源于棉花的MYC类转录因子、其编码基因及在调控植物胁迫抗性中的应用.pdf

本发明公开了源于棉花的MYC类转录因子、其编码基因及在调控植物胁迫抗性中的应用。本发明首先公开了从棉花中分离的GhMYC3转录因子编码基因，其多核苷酸序列为SEQ ID No.3所示，其编码的氨基酸序列为SEQ ID No.4所示。本发明还公开了含有所述转录因子编码基因的重组表达载体和重组宿主细胞。转基因功能分析实验证明，在植物中过表达棉花GhMYC3转录因子编码基因能够有效提高植物对包括高盐或干旱等非生物逆境胁迫的抗性。本发明源于棉花的MYC类转录因子及其编码基因在提高植物对逆境胁迫抗性以及培育耐逆境胁迫的转基因植物新品种等方面有重要的应用前景。

1.  从棉花(Gossypium hirsutum L.)分离的GhMYC3转录因子编码基因，其特征在于，其多核苷酸为(a)、(b)、(c)、(d)或(e)所示：
(a)、SEQ ID No.3所示的多核苷酸；或
(b)、编码SEQ ID No.4所示氨基酸的多核苷酸；或
(c)、与SEQ ID No.3的互补序列在严谨杂交条件能够进行杂交的多核苷酸，该多核苷酸所编码蛋白质仍具有GhMYC3转录因子功能；或
(d)、与SEQ ID No.3所示的多核苷酸至少有90％或以上同源性的多核苷酸，优选的，与SEQ ID No.3所示的多核苷酸至少有95％或以上同源性的多核苷酸，最优选的，与SEQ ID No.3所示的多核苷酸至少有98％或以上同源性的多核苷酸；或
(e)、在SEQ ID No.3所示的多核苷酸的基础上进行一个或多个碱基的缺失、取代或插入的多核苷酸变体，且该多核苷酸变体所编码的蛋白仍具有GhMYC3转录因子的功能或活性。

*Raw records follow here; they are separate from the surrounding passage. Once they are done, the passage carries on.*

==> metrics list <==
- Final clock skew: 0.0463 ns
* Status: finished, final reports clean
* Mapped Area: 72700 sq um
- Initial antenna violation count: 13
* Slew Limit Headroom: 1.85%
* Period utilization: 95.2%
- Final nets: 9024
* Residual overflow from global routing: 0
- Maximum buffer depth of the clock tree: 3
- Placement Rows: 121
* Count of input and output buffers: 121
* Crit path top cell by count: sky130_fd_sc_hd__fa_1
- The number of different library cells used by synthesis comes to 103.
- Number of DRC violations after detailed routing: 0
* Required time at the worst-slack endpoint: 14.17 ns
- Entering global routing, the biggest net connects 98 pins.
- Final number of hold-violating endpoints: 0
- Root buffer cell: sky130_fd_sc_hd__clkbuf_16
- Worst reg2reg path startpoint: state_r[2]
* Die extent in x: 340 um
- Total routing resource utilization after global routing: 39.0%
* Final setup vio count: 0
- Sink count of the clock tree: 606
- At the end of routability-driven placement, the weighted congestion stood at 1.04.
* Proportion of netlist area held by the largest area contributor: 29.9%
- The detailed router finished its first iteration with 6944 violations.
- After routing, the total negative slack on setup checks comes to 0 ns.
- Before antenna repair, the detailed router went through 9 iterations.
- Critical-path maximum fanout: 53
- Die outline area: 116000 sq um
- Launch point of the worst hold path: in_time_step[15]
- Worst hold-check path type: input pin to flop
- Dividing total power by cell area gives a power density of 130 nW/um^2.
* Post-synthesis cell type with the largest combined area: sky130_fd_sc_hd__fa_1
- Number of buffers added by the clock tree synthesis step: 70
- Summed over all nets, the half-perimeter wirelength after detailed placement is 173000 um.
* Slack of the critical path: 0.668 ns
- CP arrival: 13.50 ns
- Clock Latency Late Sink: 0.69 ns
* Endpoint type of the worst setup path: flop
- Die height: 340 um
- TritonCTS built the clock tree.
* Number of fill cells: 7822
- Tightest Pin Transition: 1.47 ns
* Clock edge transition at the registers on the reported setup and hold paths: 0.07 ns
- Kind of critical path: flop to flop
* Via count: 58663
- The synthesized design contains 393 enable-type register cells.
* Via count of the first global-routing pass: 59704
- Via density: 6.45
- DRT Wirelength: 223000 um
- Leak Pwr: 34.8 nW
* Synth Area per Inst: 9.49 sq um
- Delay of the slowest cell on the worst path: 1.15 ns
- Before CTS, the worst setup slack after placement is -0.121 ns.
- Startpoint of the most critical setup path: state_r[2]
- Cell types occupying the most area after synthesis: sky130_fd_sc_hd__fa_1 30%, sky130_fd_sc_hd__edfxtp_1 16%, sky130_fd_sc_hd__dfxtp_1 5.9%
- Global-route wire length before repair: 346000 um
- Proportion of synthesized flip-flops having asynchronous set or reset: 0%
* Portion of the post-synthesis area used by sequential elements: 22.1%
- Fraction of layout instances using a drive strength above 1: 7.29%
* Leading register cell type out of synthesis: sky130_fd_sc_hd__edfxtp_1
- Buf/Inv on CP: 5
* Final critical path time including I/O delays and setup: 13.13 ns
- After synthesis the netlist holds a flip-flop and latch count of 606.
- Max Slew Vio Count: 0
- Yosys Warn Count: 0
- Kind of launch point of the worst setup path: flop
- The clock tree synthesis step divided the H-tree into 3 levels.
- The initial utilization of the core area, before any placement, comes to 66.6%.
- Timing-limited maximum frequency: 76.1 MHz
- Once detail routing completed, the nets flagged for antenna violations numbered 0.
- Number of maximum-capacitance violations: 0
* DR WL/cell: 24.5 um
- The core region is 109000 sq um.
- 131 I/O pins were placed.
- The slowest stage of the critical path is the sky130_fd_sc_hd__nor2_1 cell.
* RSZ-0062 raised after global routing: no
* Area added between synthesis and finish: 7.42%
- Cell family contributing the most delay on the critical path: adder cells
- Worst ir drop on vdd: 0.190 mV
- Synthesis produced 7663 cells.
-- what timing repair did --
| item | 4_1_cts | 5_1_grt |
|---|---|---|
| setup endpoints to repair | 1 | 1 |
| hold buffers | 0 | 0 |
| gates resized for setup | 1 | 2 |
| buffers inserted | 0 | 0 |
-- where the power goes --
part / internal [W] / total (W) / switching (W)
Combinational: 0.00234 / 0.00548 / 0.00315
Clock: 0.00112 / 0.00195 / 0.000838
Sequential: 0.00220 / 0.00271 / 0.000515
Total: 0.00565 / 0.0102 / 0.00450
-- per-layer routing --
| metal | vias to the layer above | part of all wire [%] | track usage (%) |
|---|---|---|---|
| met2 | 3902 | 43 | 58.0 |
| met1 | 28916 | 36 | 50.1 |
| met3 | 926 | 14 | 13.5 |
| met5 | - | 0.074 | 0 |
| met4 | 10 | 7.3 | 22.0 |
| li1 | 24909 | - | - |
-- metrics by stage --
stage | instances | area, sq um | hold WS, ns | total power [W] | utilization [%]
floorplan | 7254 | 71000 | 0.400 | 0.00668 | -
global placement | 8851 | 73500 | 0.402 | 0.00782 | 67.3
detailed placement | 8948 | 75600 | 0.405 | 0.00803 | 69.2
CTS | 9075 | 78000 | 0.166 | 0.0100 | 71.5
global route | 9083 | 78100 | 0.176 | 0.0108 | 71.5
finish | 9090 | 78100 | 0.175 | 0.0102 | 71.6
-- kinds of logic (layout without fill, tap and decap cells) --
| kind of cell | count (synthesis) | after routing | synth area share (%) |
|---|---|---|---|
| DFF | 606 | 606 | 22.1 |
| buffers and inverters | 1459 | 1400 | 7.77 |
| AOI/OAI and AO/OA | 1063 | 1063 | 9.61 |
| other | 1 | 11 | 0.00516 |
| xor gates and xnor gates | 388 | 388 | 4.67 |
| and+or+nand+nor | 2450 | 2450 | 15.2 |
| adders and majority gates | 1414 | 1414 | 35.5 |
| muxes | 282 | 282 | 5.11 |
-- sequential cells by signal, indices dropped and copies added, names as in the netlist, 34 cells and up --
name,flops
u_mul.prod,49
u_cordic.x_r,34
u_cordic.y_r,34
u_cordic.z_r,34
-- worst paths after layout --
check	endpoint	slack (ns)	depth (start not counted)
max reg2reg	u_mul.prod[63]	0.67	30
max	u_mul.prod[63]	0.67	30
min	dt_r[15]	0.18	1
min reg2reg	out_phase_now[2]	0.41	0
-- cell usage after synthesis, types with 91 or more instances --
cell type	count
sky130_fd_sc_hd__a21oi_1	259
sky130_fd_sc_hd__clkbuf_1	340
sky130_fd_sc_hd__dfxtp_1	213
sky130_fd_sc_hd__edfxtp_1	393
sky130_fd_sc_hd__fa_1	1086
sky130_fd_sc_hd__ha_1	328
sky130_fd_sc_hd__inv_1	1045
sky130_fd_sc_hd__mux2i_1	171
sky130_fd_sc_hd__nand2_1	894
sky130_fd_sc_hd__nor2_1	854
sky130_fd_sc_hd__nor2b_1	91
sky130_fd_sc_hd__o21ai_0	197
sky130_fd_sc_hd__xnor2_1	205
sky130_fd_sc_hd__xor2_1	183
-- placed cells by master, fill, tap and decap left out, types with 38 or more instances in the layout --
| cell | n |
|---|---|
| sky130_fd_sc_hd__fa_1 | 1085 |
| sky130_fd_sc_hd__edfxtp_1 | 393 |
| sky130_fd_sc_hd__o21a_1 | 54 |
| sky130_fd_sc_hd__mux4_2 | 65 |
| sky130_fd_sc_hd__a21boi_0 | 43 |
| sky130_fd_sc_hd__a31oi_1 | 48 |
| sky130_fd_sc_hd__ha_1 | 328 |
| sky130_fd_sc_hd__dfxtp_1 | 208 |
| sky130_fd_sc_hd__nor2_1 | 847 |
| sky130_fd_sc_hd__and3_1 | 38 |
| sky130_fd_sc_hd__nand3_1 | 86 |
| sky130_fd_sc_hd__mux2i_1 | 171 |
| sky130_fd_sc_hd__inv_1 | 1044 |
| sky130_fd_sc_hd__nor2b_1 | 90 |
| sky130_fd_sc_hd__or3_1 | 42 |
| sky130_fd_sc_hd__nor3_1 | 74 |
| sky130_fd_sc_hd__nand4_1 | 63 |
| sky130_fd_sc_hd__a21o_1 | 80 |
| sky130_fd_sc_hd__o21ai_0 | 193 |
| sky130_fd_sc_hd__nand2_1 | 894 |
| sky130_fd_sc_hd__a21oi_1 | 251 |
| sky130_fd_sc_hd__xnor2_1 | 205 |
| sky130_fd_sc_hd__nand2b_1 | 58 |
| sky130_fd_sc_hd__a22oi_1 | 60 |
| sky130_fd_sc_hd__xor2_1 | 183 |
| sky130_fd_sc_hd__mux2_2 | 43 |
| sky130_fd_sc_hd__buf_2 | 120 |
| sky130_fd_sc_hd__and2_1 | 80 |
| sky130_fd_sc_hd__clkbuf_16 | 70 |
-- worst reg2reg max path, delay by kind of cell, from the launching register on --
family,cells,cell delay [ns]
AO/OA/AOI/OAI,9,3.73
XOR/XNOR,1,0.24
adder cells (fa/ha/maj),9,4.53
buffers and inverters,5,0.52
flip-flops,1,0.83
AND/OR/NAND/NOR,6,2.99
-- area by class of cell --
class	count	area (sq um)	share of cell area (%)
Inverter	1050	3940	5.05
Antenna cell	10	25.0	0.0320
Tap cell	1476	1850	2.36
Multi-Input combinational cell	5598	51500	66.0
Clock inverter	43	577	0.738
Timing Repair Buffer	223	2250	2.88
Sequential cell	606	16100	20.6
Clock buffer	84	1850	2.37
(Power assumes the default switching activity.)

2.  权利要求1所述编码基因编码的GhMYC3转录因子，其特征在于，其氨基酸为(a)或(b)所示：
(a)、SEQ ID No.4所示的氨基酸；
(b)、将SEQ ID No.4所示的氨基酸通过一个或多个氨基酸残基的替换、缺失或/和插入而衍生得到的仍具有GhMYC3转录因子功能或活性的蛋白变体。

3.  含有权利要求1所述的编码基因的重组表达载体。

4.  按照权利要求3所述的重组表达载体，其特征在于：所述重组表达载体是重组植物表达载体。

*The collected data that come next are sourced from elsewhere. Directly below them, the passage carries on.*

`config.mk`:
```
export PLATFORM = sky130hd
export DESIGN_NAME = channel_link_health_poller_core_flat
export DESIGN_NICKNAME = d
export VERILOG_FILES = /design/src/hdl/clhp_pkg.sv /design/src/hdl/clhp_in_if.sv /design/src/hdl/clhp_out_if.sv /design/src/hdl/clhp_cfg_if.sv /design/src/hdl/clhp_cfg_regs.sv /design/src/hdl/clhp_engine.sv /design/src/hdl/channel_link_health_poller_core.sv /design/src/flat_wrapper.sv
export VERILOG_INCLUDE_DIRS = /design/src /design/src/hdl
export SDC_FILE = /design/constraint.sdc
export NUM_CORES = 1
export LEC_CHECK = 0
export BUFFER_PORTS_ARGS = -buffer_cell sky130_fd_sc_hd__buf_4
export CAP_MARGIN = 10
export CORE_MARGIN = 2
export CORE_UTILIZATION = 30
export CTS_CLUSTER_DIAMETER = 40
export CTS_CLUSTER_SIZE = 24
export DETAILED_ROUTE_END_ITERATION = 12
export GPL_TIMING_DRIVEN = 0
export PLACE_DENSITY = 0.55
export SKIP_LAST_GASP = 1
export SLEW_MARGIN = 20
export SYNTH_ARGS = -nofsm -noshare
export SYNTH_HDL_FRONTEND = slang
export SYNTH_HIERARCHICAL = 1
export SYNTH_SLANG_ARGS = --single-unit
```
`constraint.sdc`:
```
create_clock -name clk -period 4.1 [get_ports clk]
set_clock_uncertainty 0.1 [all_clocks]
set_input_delay 0.615 -clock clk [delete_from_list [all_inputs] [get_ports clk]]
set_output_delay 0.615 -clock clk [all_outputs]
set_load 0.02 [all_outputs]
```
### src/sv/qu2x_pkg.sv
`timescale 1ns / 1ps

package qu2x_pkg;

  // item kinds
  localparam logic FUNC_WRITE = 1'b0;
  localparam logic FUNC_READ  = 1'b1;

  // controller states
  typedef enum logic [2:0] {
    ST_IDLE,
    ST_WR,
    ST_R0,
    ST_R1,
    ST_R2,
    ST_R3,
    ST_RL
  } state_t;

  // which of the four neighbors is fetched: a = base row/col, b = next row/col
  typedef enum logic [1:0] {
    F_AA,
    F_AB,
    F_BA,
    F_BB
  } fetch_t;

  // controller to datapath commands
  typedef struct packed {
    logic   load;  // latch the accepted word
    logic   wr;    // store the latched pixel
    logic   rd;    // issue a read of neighbor sel
    fetch_t sel;
    logic   fin;   // last read data is on the RAM output, form the result
  } cmd_t;

endpackage

### src/sv/qu2x_ctrl.sv
`timescale 1ns / 1ps

module qu2x_ctrl (
  input  logic             clk,
  input  logic             rst,
  input  logic             start,
  input  logic             func,
  output logic             busy,
  output qu2x_pkg::cmd_t   cmd
);

  qu2x_pkg::state_t state;
  qu2x_pkg::state_t state_next;
  logic             accept;

  always_ff @(posedge clk) begin
    if (rst) begin
      state <= qu2x_pkg::ST_IDLE;
    end else begin
      state <= state_next;
    end
  end

  // next state and commands
  always_comb begin
    busy       = 1'b1;
    accept     = 1'b0;
    state_next = state;
    cmd        = '0;
    cmd.sel    = qu2x_pkg::F_AA;
    case (state)
      qu2x_pkg::ST_IDLE, qu2x_pkg::ST_RL: begin
        busy    = 1'b0;
        accept  = start;
        cmd.fin = (state == qu2x_pkg::ST_RL);
        if (start) begin
          state_next = (func == qu2x_pkg::FUNC_READ) ? qu2x_pkg::ST_R0 : qu2x_pkg::ST_WR;
        end else begin
          state_next = qu2x_pkg::ST_IDLE;
        end
      end
      qu2x_pkg::ST_WR: begin
        cmd.wr     = 1'b1;
        state_next = qu2x_pkg::ST_IDLE;
      end
      qu2x_pkg::ST_R0: begin
        cmd.rd     = 1'b1;
        cmd.sel    = qu2x_pkg::F_AA;
        state_next = qu2x_pkg::ST_R1;
      end
      qu2x_pkg::ST_R1: begin
        cmd.rd     = 1'b1;
        cmd.sel    = qu2x_pkg::F_AB;
        state_next = qu2x_pkg::ST_R2;
      end
      qu2x_pkg::ST_R2: begin
        cmd.rd     = 1'b1;
        cmd.sel    = qu2x_pkg::F_BA;
        state_next = qu2x_pkg::ST_R3;
      end
      qu2x_pkg::ST_R3: begin
        cmd.rd     = 1'b1;
        cmd.sel    = qu2x_pkg::F_BB;
        state_next = qu2x_pkg::ST_RL;
      end
      default: begin
        state_next = qu2x_pkg::ST_IDLE;
      end
    endcase
    cmd.load = accept;
  end

endmodule

### config.mk
export PLATFORM = sky130hd
export DESIGN_NAME = qu2x_ctrl
export DESIGN_NICKNAME = d
export VERILOG_FILES = /design/src/sv/qu2x_pkg.sv /design/src/sv/qu2x_ctrl.sv
export SDC_FILE = /design/constraint.sdc
export NUM_CORES = 1
export LEC_CHECK = 0
export BUFFER_PORTS_ARGS = -buffer_cell sky130_fd_sc_hd__buf_4
export CAP_MARGIN = 20
export CORE_AREA = 2 2 39 41
export CTS_CLUSTER_DIAMETER = 100
export DETAILED_ROUTE_END_ITERATION = 12
export DIE_AREA = 0 0 41 43
export GPL_TIMING_DRIVEN = 0
export PLACE_DENSITY_LB_ADDON = 0.3
export SLEW_MARGIN = 20
export SYNTH_ARGS = -nofsm -noshare
export SYNTH_HDL_FRONTEND = slang
export SYNTH_SLANG_ARGS = --single-unit
### constraint.sdc
create_clock -name clk -period 1.2 [get_ports clk]
set_input_delay 0.06 -clock clk [delete_from_list [all_inputs] [get_ports clk]]
set_output_delay 0.06 -clock clk [all_outputs]
set_load 0.05 [all_outputs]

5.  含有权利要求3或4所述的重组表达载体的重组宿主细胞。

6.  权利要求1所述的编码基因在提高植物对逆境胁迫抗性中的应用。

7.  按照权利要求6所述的应用，其特征在于，包括以下步骤：(1)构建含有权利要求1所述的编码基因的重组植物表达载体；(2)将所构建的重组植物表达载体转化到植物或植物细胞中；(3)培育筛选得到对逆境胁迫抗性提高的转基因植物新品种。

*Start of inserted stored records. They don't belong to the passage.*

$ cat src/design/wsp_pkg.sv
package wsp_pkg;

  // Default number of fraction bits of the fixed-point values.
  localparam int unsigned FRAC_BITS_DEF = 16;

  // Input item opcodes.
  localparam logic OP_LOAD    = 1'b0;
  localparam logic OP_PROJECT = 1'b1;

  // Result status codes.
  localparam logic [1:0] ST_VISIBLE   = 2'd0;
  localparam logic [1:0] ST_BEHIND    = 2'd1;
  localparam logic [1:0] ST_OFFSCREEN = 2'd2;

  // Configuration register indexes.
  localparam int unsigned CFG_IDX_W = 4;
  localparam logic [CFG_IDX_W-1:0] REG_SCREEN_WIDTH  = 4'd0;
  localparam logic [CFG_IDX_W-1:0] REG_SCREEN_HEIGHT = 4'd1;

  // Reset values of the viewport size.
  localparam logic [15:0] SCREEN_WIDTH_RST  = 16'd1920;
  localparam logic [15:0] SCREEN_HEIGHT_RST = 16'd1080;

  // Control that travels with an item down the pipeline.
  typedef struct packed {
    logic       valid;
    logic [1:0] status;
  } wsp_ctl_t;

endpackage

8.  一种培育耐逆境胁迫的转基因植物新品种的方法，其特征在于，包括以下步骤：(1)构建含有权利要求1所述的编码基因的重组植物表达载体；(2)将所构建的重组植物表达载体转化到植物或植物细胞中；(3)培育筛选得到对逆境胁迫抗性提高的转基因植物新品种。

9.  权利要求2所述的GhMYC3转录因子在提高植物对逆境胁迫抗性中的应用。

10.  按照权利要求6、7或9所述的应用，其特征在于：所述的逆境胁迫包括高盐或干旱。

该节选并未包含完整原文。